Moonstone by Sjón, translated by Victoria Cribb (Farrar, Strauss & Giroux, 2016)
You know that story of the early French cinemagoers? The ones who stampeded when they saw a train coming towards them, apparently in fear that they were all going to get squashed. Always irritated me, and I was immensely gratified when I first heard that it was almost certainly not true.
No rails. No sound. No juddering rumble of the train getting closer. No heat from the steam, no smell of oil, no whirl of the wind as a great catastrophe of physics comes clattering close. Ineluctable snobbery of the intellectual: hon hon hon, see the great unwashed scattering! Before a simple moving image! Les buffoons.
And besides, it always seemed to me to miss the point of cinema. That is, instead of an engagement with something ‘real’, to watch a film is to respond to something clearly and (hopefully) interestingly not real. All cinema is a known hallucination. That, perhaps, would be a good reason to start screaming: because something very not real is happening for the very first time.
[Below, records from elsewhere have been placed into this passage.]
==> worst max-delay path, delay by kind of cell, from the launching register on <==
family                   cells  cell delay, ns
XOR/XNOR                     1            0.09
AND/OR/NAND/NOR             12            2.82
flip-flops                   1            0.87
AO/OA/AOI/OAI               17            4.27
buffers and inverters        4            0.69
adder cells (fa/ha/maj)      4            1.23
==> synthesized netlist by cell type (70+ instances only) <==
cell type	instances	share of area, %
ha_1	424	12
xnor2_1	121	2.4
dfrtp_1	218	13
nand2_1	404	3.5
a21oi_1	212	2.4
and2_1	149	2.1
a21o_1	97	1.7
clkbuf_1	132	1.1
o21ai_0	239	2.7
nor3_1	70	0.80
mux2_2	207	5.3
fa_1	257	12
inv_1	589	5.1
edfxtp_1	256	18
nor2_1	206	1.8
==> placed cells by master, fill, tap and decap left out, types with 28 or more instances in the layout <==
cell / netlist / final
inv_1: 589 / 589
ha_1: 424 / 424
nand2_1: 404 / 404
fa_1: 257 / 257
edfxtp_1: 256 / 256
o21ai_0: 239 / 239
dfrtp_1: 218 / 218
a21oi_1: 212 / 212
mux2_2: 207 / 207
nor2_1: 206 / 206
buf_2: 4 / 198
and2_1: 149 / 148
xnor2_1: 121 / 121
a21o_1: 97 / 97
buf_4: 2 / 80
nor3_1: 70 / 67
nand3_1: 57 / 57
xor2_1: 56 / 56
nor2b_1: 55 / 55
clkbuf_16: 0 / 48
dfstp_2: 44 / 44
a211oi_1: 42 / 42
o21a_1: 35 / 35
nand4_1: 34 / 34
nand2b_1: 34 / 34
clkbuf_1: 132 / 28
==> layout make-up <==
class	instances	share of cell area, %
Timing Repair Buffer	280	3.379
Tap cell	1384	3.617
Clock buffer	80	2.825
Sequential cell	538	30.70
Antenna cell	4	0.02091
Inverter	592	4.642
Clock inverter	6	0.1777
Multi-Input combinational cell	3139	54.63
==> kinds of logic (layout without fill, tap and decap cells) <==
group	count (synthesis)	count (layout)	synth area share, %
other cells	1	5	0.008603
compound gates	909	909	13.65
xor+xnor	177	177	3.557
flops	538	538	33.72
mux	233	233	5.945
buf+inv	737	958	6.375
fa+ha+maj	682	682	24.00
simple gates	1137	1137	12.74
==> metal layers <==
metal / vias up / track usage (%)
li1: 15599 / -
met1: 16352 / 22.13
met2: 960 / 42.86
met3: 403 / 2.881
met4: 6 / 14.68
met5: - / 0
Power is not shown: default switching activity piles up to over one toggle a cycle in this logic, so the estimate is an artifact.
$ cat config.mk
export PLATFORM = sky130hd
export DESIGN_NAME = fifo_eviction_tracker
export DESIGN_NICKNAME = d
export VERILOG_FILES = /design/src/design/fet_pkg.sv /design/src/design/fet_ctrl.sv /design/src/design/fet_dp.sv /design/src/design/fifo_eviction_tracker.sv
export SDC_FILE = /design/constraint.sdc
export NUM_CORES = 1
export LEC_CHECK = 0
export ABC_CLOCK_PERIOD_IN_PS = 4530
export BUFFER_PORTS_ARGS = -buffer_cell sky130_fd_sc_hd__buf_2
export CORE_ASPECT_RATIO = 1.4
export CORE_UTILIZATION = 62
export DETAILED_ROUTE_END_ITERATION = 10
export PLACE_DENSITY = 0.8
export SLEW_MARGIN = 20
export SYNTH_ARGS = -nofsm -noshare
export SYNTH_HDL_FRONTEND = slang
export SYNTH_SLANG_ARGS = --single-unit
$ cat constraint.sdc
create_clock -name clk -period 4.53 [get_ports clk]
set_clock_uncertainty 0.05 [all_clocks]
set_input_delay 0.2265 -clock clk [delete_from_list [all_inputs] [get_ports clk]]
set_output_delay 0.2265 -clock clk [all_outputs]
set_load 0.01 [all_outputs]
[src/rtl/xcs_pkg.sv]
// Shared constants, types and helpers for the XOR checksum line checker.
package xcs_pkg;

    localparam logic [7:0] CHAR_EOL  = 8'h00;
    localparam logic [7:0] CHAR_STAR = 8'h2A;
    localparam logic [7:0] CHAR_0    = 8'h30;
    localparam logic [7:0] CHAR_9    = 8'h39;
    localparam logic [7:0] CHAR_A    = 8'h41;
    localparam logic [7:0] CHAR_F    = 8'h46;
    localparam logic [7:0] HEX_A_VAL = 8'd10;

    typedef enum logic [1:0] {
        ST_OK       = 2'd0,
        ST_NONE     = 2'd1,
        ST_MISMATCH = 2'd2,
        ST_SYNTAX   = 2'd3
    } status_t;

    typedef struct packed {
        status_t    status;
        logic [7:0] checksum;
    } result_t;

    typedef struct packed {
        logic       ok;
        logic [3:0] nibble;
    } hex_t;

    // Uppercase hex digit decode; ok low for anything else.
    function automatic hex_t hex_decode(input logic [7:0] ch);
        hex_t       h;
        logic [7:0] diff;
        h = '0;
        diff = '0;
        if (ch >= CHAR_0 && ch <= CHAR_9) begin
            diff = ch - CHAR_0;
            h.ok = 1'b1;
            h.nibble = diff[3:0];
        end else if (ch >= CHAR_A && ch <= CHAR_F) begin
            diff = ch - CHAR_A + HEX_A_VAL;
            h.ok = 1'b1;
            h.nibble = diff[3:0];
        end
        return h;
    endfunction

endpackage

[src/rtl/xcs_core.sv]
// Line parser state machine: XOR accumulator, checksum digits and status.
module xcs_core (
    input  logic             aclk,
    input  logic             aresetn,
    input  logic             step_en,
    input  logic [7:0]       char_in,
    output xcs_pkg::result_t result
);

    typedef enum logic [2:0] {
        PH_SKIP    = 3'd0,
        PH_PAYLOAD = 3'd1,
        PH_HEX1    = 3'd2,
        PH_HEX2    = 3'd3,
        PH_END     = 3'd4,
        PH_ERROR   = 3'd5
    } phase_t;

    phase_t        phase_reg;
    logic [7:0]    xor_reg;
    logic [3:0]    hi_reg;
    logic [7:0]    rx_reg;
    xcs_pkg::hex_t hex;

    assign hex = xcs_pkg::hex_decode(char_in);

    // Result seen by the terminator, from the state before it.
    always_comb begin
        result.checksum = xor_reg;
        unique case (phase_reg) inside
            PH_SKIP, PH_PAYLOAD: result.status = xcs_pkg::ST_NONE;
            PH_END: result.status = (xor_reg == rx_reg) ? xcs_pkg::ST_OK
                                                        : xcs_pkg::ST_MISMATCH;
            default: result.status = xcs_pkg::ST_SYNTAX;
        endcase
    end

    always_ff @(posedge aclk) begin
        if (!aresetn) begin
            phase_reg <= PH_SKIP;
            xor_reg   <= '0;
            hi_reg    <= '0;
            rx_reg    <= '0;
        end else if (step_en) begin
            if (char_in == xcs_pkg::CHAR_EOL) begin
                phase_reg <= PH_SKIP;
                xor_reg   <= '0;
                hi_reg    <= '0;
                rx_reg    <= '0;
            end else begin
                unique case (phase_reg)
                    PH_SKIP: phase_reg <= PH_PAYLOAD;
                    PH_PAYLOAD: begin
                        if (char_in == xcs_pkg::CHAR_STAR) begin
                            phase_reg <= PH_HEX1;
                        end else begin
                            xor_reg <= xor_reg ^ char_in;
                        end
                    end
                    PH_HEX1: begin
                        if (hex.ok) begin
                            hi_reg    <= hex.nibble;
                            phase_reg <= PH_HEX2;
                        end else begin
                            phase_reg <= PH_ERROR;
                        end
                    end
                    PH_HEX2: begin
                        if (hex.ok) begin
                            rx_reg    <= {hi_reg, hex.nibble};
                            phase_reg <= PH_END;
                        end else begin
                            phase_reg <= PH_ERROR;
                        end
                    end
                    default: phase_reg <= PH_ERROR;
                endcase
            end
        end
    end

endmodule

[config.mk]
export PLATFORM = sky130hd
export DESIGN_NAME = xcs_core
export DESIGN_NICKNAME = d
export VERILOG_FILES = /design/src/rtl/xcs_pkg.sv /design/src/rtl/xcs_core.sv
export SDC_FILE = /design/constraint.sdc
export NUM_CORES = 1
export LEC_CHECK = 0
export ABC_AREA = 1
export BUFFER_PORTS_ARGS = -buffer_cell sky130_fd_sc_hd__buf_4
export CAP_MARGIN = 25
export CORE_MARGIN = 8
export CORE_UTILIZATION = 51
export DETAILED_ROUTE_END_ITERATION = 6
export PLACE_DENSITY = 0.75
export SLEW_MARGIN = 20
export SYNTH_ARGS = -nofsm -noshare
export SYNTH_HDL_FRONTEND = slang
export SYNTH_SLANG_ARGS = --single-unit
[constraint.sdc]
create_clock -name aclk -period 1.3 [get_ports aclk]
set_input_delay 0.065 -clock aclk [delete_from_list [all_inputs] [get_ports aclk]]
set_output_delay 0.065 -clock aclk [all_outputs]
set_load 0.03 [all_outputs]
**Word-level counts from Yosys, hierarchy flattened**

Cells that the tools add are included.

- Bitwise logic cells: 1
- $add $sub $neg: 3
- Reductions and logical operators: 13
- Mux-type cells: 18
- Equal/unequal tests: 8
- Order comparisons: 4

Operator list:

| kind | number |
|---|---|
| 2-to-1 mux 8 bit | 6 |
| 2-to-1 mux 4 bit | 3 |
| case mux 3 bit (4 select lines) | 1 |
| 2-to-1 mux 5 bit | 2 |
| 2-to-1 mux 3 bit | 3 |
| AND reduction 3 bit | 3 |
| equality test 8 x 6 -> 1 bit, second input constant | 1 |
| equality test 8 bit | 1 |
| >= comparator 8 x 6 -> 1 bit, second input constant | 1 |
| >= comparator 8 x 7 -> 1 bit, second input constant | 1 |
| <= comparator 8 x 6 -> 1 bit, second input constant | 1 |
| <= comparator 8 x 7 -> 1 bit, second input constant | 1 |
| zero test 8 bit | 1 |
| nonzero test 2 bit | 4 |
| subtractor 4 x 1 -> 4 bit, second input constant | 2 |
| bitwise XOR 8 bit | 1 |
| equality test 3 x 2 -> 1 bit, second input constant | 2 |
| adder 4 bit, second input constant | 1 |
| case mux 2 bit (2 select lines) | 1 |
| equality test 3 x 1 -> 1 bit, second input constant | 1 |
| equality test 3 bit, second input constant | 1 |
| zero test 3 bit | 1 |
| != test 3 x 1 -> 1 bit, second input constant | 1 |
| logical AND 1 bit | 2 |
| other kinds (5) | 5 |

- Word-level logic and storage cells: 51
- Bits of input ports: 11
- Output and inout port bits: 10
- Bits in registers: 23

**Depth between registers and ports, before layout**

- Word-level depth: 7
- Gate-level depth with buffers: 12
- Depth with buffers taken out: 12

**Worst setup path after synthesis**

Ideal clock, no wire load.

- Kind: register to output
- From: reg phase_reg[1]
- To: out result[9] (netlist bit)
- Arrival: 1,392 ps
- Stages on the path, launching flop included: 5
- Slack: -157 ps
- Path through: dfxtp_1 -> inv_1 -> nand3_1 -> nor3_1 -> a31oi_1

RTL lines:

| element | line | RTL |
|---|---|---|
| start, declared | xcs_core.sv:19 | `phase_t phase_reg;` |
| start signal, assigned | xcs_core.sv:40 | `phase_reg <= PH_SKIP;` |
| start signal, assigned | xcs_core.sv:46 | `phase_reg <= PH_SKIP;` |
| start signal, assigned | xcs_core.sv:52 | `PH_SKIP: phase_reg <= PH_PAYLOAD;` |
| end, declared | xcs_core.sv:7 | `output xcs_pkg::result_t result` |

==> results.tsv <==
stage	metric	value	unit
status	status	complete, but fails checks	
status	violations	setup timing	
synth	synthTopCellsByArea	dfxtp_1, nand2_1, xor2_1	
synth	synth-edff-count	0	
grt	grt_pass1_vias	1483	
synth	synthArstFlopShare	0	%
finish	fin_nets	284	
worst_setup_path	rr_worst_depth	9	
finish	area_delta_synth_final	38.5	%
worst_setup_path	crit_end	result[9]	
route	drc	0	
route	vias_per_cell	5.13	
power_and_ir_drop	peakVddDrop	0.000833	V
worst_setup_path	reg2reg_slack	0.02	ns
synth	synth.distinct_cells	29	
power_and_ir_drop	p_total	0.00150	W
worst_hold_path	hold_path_depth	3	
worst_setup_path	startpoint	phase_reg[1]	
clock_network	cts.reportedPaths.clkPinSlew	0.14	ns
sta	rsz0062_at_grt	yes	
clock_network	cts_hold_buf	0	
route	top_layer_used	met4	
route	wl	4.08	mm
place	hpwlAfterDp	3.01	mm
worst_setup_path	crit_path_start_kind	flop	
synth	syn-cell-area	0.00151	mm^2
sta	post-route-min-period	1.48	ns
route	wire_per_inst	13.7	um
clock_network	cts_made_buffers	3	
floorplan	row_count	19	
place	placed_cells	289	
sta	fin_skew	0.0165	ns
clock_network	cts_sinks	23	
floorplan	ios	21	
sta	whs	0.00417	ns
floorplan	dieWidth	70.4	um
route	num_vias	1530	
synth	ys_seq_area_share	30.6	%
floorplan	die_y	70.4	um
worst_setup_path	critPathMaxFanout	4	
grt	track_usage	15.9	%
route	drt_pass1_iterations	4	
worst_setup_path	critPathSlowestCell	dfxtp_2	
sta	fin_ws	-0.176	ns
place	io_buffers	20	
place	gp_congestion	0.908	
worst_setup_path	timing_worst_setup_path_type	reg -> out	
worst_hold_path	holdCritPathClass	in -> reg	
grt	grt_pass1_wl	6.68	mm
clock_network	clockRootBuffer	clkbuf_4	
finish	antenna_cells	0	
worst_setup_path	timing.rr.end	xor_reg[5]	
floorplan	initial_utilization	54.2	%
route	first_iter_violations	107	
sta	slew_violations	0	
clock_network	cts_tree	yes	
worst_setup_path	endpoint_kind	output pin	
grt	grt_max_degree	17	
synth	synthFlopType	dfxtp_1	
synth	ys_ff_latch	23	
power_and_ir_drop	power_density	718	mW/mm^2
worst_setup_path	crit_arrival	1.41	ns
floorplan	dieArea	0.00495	mm^2
finish	final.fill_count	224	
synth	synth.most_common_cell	nand2_1	
run	drv_cap	0	
power_and_ir_drop	p_leak	1.03	nW
route	wl_met1	1.86	mm
synth	synth_commonest_cells	nand2_1, dfxtp_1, inv_1, nand3_1	
worst_setup_path	crit_chain	inv_2 -> buf_4 -> nand3_2 -> nor3_2 -> a31oi_2 -> buf_6	
finish	drive_gt1_share	41.6	%
route	postRouteAntennaNets	0	
floorplan	core-area	0.00278	mm^2
worst_setup_path	r2r_start	phase_reg[2]	
worst_setup_path	slowest_delay	0.35	ns
route	routed-wl-met3	153	um
sta	hold_viol_final	0	
synth	yosysTopAreaCell	dfxtp_1	
sta	relSlewSlack	68.2	%
clock_network	cts_buffer_depth	2	
grt	grt_remaining_overflow	0	
clock_network	clock_latency	0.33	ns
grt	antenna_found_initial	0	
sta	tightest_slew	0.476	ns
finish	stdcell_count	298	
clock_network	h-tree-depth	1	
synth	netlist_instances	212	
sta	fin_crit_sh	114	%
synth	synth_top_area_share	30.6	%
route	wl_met2	2.00	mm
synth	yosysWarnings	0	
synth	avgSynthCellArea	7.11	um^2
sta	max_freq	677	MHz
worst_setup_path	cp.required	1.24	ns
synth	synth_nets	228	
sta	setup_violations	1	
==> cell families (layout without fill, tap and decap cells) <==
logic type | after synthesis | count (layout) | share of synthesized area [%]
simple gates | 111 | 112 | 37.9
buf+inv | 31 | 85 | 8.80
compound gates | 28 | 28 | 10.5
flops | 23 | 23 | 30.6
xor+xnor | 14 | 14 | 8.14
fa+ha+maj | 5 | 5 | 4.15
==> layout make-up <==
cell class,count,area (um^2),area share (%)
Timing Repair Buffer,56,432,20.7
Sequential cell,23,477,22.9
Tap cell,31,38.8,1.86
Clock buffer,4,26.3,1.26
Multi-Input combinational cell,159,1010,48.6
Inverter,25,98.8,4.74
==> worst max-delay path, delay by kind of cell, from the launching register on <==
| family | cells | cell delay [ns] |
|---|---|---|
| buf+inv | 3 | 0.42 |
| simple gates | 2 | 0.20 |
| compound gates | 1 | 0.11 |
| flops | 1 | 0.35 |
==> worst min path at each step <==
stage / from / end / slack, ns
finish: aresetn / phase_reg[2] / 0.004
CTS: aresetn / hi_reg[2] / 0.02
floorplan: char_in[0] / rx_reg[0] / 0.27
detailed placement: aresetn / hi_reg[3] / 0.36
global route: aresetn / phase_reg[2] / 0.02
global placement: aresetn / hi_reg[3] / 0.36
==> metal layers <==
metal | GRT usage [%] | vias up
li1 | - | 801
met4 | 4.02 | 0
met3 | 4.10 | 5
met2 | 26.5 | 24
met5 | 0 | -
met1 | 19.8 | 700
==> power by group <==
part / leakage, nW / total, W / switching, W / internal, W
clock: 0.0150 / 0.000351 / 0.000230 / 0.000121
combinational: 0.824 / 0.000401 / 0.000229 / 0.000171
sequential: 0.191 / 0.000746 / 0.0000231 / 0.000723
==> timing repair <==
| item | in CTS | in global routing |
|---|---|---|
| gates resized for setup | 18 | 23 |
| cloned | 0 | 1 |
| setup buffers | 2 | 2 |
| pin swaps | 3 | 7 |
| endpoints found under the setup margin | 16 | 21 |
==> metrics by stage <==
stage | utilization, % | setup slack [ns] | setup TNS [ns] | instance area (um^2)
after CTS | 71.7 | -0.133 | -0.133 | 1990
after floorplan | - | 0.0231 | 0 | 1520
after global placement | 68.6 | -0.0620 | -0.203 | 1910
after global routing | 75.0 | -0.259 | -0.497 | 2090
after detailed placement | 68.6 | -0.0904 | -0.866 | 1910
final | 75.0 | -0.176 | -0.176 | 2090
==> placed cells by master (no fill, tap or decap), types with 5 or more instances in the layout <==
cell type  Yosys  layout
dfxtp_1       23      14
a21oi_1       18      18
dfxtp_2        0       7
nand2_1       43      38
nand2_4        4       5
inv_2          4       7
xor2_1        14      13
nand4_1       13      13
buf_4          2      53
nand3_2        3       5
nor2_1        18      17
ha_1           5       5
nand2_2        2       7
nand3_1       19      16
inv_1         21      16
No activity file was read; power rests on OpenSTA's default activity.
Which isn’t to say that hallucinations, even when known as such, can’t mess you up completely. To quote Moonstone’s blurb, Máni Steinn, our 16-year-old protagonist, “is queer in a society where the idea of homosexuality is beyond the furthest extreme. He is a young man on the fringes of a society that is itself on the fringes of the world” — that is, Reykjavík, 1918, shortly before Icelandic independence, just as the Spanish flu arrives, and all while the volcano Katla is painting the skies a lurid red.
And he watches a lot of films. A lot. Reykjavík has two cinemas, the Old and the New, each showing one or two films a day, then three on Sundays. “The boy watches all the films that are imported to Iceland. As a rule, he goes to both cinemas on the same and sees most films as often as he can.” He pays for this by turning tricks in what passes for Reykjavik’s cruising scene - a furtive, improvised and ultimately dangerous career.
And now the boy lives in the movies. When not spooling them into himself through his eyes, he is replaying them in his mind.
Sleeping, he dreams variations on the films, in which the web of incident is interwoven with strands from his own life.
And reading, we see the cinema breaking into his reality: an epistemic disruption. He spends much of the book following (or stalking) a woman he knows as Sóla G—, because at one moment during a screening of The Vampires she stood up and her features merged perfectly with those of Musidora as Irma Vep. Later in the book, as they work together to locate Reykjavík’s dead and dying, he retreats in haste lest one of his former clients recognise him.
Sóla G— follows him into the passage.
There in the gloom, Máni Steinn watches as the girl places a bracing hand on his shoulder.
The cinema has made him a voyeur - he people watches “with an acuity honed by watching some five hundred films … all mankind’s behaviour is an open book to him” - and now, at a moment of crisis, here he is watching himself from outside himself. His own known hallucination.
As the Spanish flu rips through tiny, close, unprepared Reykjavík, the cinemas themselves are held accountable. In a book filled with striking set pieces, perhaps the most affecting is a showing at the Old Cinema. Already the plague has taken the musicians, and now silent films are shown in silence: that is, shown against a backdrop of coughing and fidgeting and murmuring, “the growling of the motor that powers the projector and the whispering of the film as it unwinds”.
Eventually, all present realise that this simply does not work. Without music the actors look ridiculous and the film is oddly paced. Before long “the screening has turned into a public meeting at which stories are swapped about the nature of the epidemic.” And then, the lights come up, and “every other face is chalk-white; lips are blue, foreheads glazed with sweat, nostrils red, eyes sunken and wet.”
The boy had left “some time before.” Later, with Sóla G—, he returns, and they fumigate the cinemas with chlorine gas. The war has just ended, but the “greenish-yellow gas that had lately felled young men on the battlefields of Europe now drifts and rolls through the picture houses of Reykjavík.” They are both dressed head to toe in black - both Irma Vep now - and as they reenact the war they reenact the film. Hallucination layered on hallucination.